- **What needs to be done**: Quote exactly and only this range of lines in the data below: the line that holds "interface rx_demux_if;" to the line that holds "endinterface", both included.

----

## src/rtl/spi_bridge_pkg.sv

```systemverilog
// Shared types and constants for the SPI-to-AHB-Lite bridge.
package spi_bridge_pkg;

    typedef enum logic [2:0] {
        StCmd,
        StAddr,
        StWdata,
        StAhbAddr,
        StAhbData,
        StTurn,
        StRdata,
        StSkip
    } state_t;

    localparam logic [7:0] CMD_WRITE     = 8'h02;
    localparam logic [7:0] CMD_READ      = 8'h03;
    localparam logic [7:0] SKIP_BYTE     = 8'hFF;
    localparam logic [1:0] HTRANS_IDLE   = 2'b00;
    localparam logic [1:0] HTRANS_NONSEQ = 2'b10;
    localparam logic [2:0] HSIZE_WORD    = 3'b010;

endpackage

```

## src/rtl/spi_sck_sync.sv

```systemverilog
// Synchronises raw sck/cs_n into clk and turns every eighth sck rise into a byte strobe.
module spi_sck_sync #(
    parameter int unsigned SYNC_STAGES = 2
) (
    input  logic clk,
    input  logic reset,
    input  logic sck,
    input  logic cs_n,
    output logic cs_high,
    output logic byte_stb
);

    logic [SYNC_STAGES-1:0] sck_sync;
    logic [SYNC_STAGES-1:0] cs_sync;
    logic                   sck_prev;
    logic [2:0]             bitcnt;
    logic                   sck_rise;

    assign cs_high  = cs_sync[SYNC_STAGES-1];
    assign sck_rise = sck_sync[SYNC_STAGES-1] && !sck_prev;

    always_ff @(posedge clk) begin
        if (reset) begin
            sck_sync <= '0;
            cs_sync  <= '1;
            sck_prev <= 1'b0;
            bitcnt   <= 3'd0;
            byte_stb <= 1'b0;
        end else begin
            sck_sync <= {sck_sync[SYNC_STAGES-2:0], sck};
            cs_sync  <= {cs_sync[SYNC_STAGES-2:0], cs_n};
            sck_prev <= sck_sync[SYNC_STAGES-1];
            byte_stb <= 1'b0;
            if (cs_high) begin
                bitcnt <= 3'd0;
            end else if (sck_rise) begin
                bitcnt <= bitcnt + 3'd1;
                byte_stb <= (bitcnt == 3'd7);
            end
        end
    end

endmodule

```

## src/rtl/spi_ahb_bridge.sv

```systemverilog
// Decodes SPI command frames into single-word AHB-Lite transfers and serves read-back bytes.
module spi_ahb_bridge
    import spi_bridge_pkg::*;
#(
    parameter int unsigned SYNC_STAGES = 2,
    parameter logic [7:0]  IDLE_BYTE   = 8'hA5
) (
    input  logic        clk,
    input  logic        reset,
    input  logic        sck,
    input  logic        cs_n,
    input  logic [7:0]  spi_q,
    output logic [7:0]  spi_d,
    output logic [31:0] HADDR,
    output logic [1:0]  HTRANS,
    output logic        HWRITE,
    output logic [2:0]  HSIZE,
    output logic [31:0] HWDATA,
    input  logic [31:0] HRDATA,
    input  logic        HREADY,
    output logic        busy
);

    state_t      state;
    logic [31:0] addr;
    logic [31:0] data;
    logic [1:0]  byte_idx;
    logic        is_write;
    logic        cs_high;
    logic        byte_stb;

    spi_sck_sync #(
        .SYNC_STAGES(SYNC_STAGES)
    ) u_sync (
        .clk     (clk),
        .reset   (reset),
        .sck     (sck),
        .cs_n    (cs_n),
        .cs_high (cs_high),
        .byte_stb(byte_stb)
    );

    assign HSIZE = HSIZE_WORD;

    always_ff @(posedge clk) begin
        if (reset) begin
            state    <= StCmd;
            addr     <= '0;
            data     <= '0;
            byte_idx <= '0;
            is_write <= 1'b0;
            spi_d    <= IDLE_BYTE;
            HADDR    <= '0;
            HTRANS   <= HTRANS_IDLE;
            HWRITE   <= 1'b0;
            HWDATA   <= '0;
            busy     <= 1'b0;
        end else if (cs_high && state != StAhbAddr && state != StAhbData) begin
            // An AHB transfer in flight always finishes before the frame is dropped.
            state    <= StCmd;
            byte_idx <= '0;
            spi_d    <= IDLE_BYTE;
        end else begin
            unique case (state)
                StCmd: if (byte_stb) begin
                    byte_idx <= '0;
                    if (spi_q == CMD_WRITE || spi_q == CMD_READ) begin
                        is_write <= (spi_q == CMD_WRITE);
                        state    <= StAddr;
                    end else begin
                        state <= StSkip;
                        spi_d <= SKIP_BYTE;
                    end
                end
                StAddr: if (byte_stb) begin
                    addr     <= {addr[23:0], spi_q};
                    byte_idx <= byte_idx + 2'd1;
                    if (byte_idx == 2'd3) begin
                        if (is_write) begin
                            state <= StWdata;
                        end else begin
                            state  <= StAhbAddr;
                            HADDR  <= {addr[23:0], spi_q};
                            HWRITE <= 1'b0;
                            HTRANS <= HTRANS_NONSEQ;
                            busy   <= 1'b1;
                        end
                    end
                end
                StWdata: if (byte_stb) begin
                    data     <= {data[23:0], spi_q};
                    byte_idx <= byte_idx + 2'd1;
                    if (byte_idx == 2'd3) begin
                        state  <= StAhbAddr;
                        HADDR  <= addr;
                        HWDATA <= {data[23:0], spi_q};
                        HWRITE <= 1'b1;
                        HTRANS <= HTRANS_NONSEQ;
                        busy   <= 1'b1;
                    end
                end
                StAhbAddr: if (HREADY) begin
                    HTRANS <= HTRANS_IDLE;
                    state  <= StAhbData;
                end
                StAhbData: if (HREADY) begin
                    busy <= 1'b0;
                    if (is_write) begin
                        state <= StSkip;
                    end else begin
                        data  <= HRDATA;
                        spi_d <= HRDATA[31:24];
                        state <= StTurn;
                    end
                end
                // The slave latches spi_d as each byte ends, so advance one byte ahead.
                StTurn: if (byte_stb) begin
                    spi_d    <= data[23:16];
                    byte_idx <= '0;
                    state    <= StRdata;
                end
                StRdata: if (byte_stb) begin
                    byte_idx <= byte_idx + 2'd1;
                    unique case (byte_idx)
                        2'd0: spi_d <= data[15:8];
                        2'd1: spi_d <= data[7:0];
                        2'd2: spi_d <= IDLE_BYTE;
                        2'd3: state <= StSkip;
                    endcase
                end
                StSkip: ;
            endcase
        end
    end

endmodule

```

----

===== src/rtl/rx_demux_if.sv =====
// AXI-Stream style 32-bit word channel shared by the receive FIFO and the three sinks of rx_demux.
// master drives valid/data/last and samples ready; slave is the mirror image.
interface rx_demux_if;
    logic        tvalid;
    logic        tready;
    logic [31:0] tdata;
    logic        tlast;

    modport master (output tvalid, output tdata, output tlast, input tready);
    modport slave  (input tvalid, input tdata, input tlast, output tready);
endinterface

----

- **Output below**:
interface rx_demux_if;
    logic        tvalid;
    logic        tready;
    logic [31:0] tdata;
    logic        tlast;

    modport master (output tvalid, output tdata, output tlast, input tready);
    modport slave  (input tvalid, input tdata, input tlast, output tready);
endinterface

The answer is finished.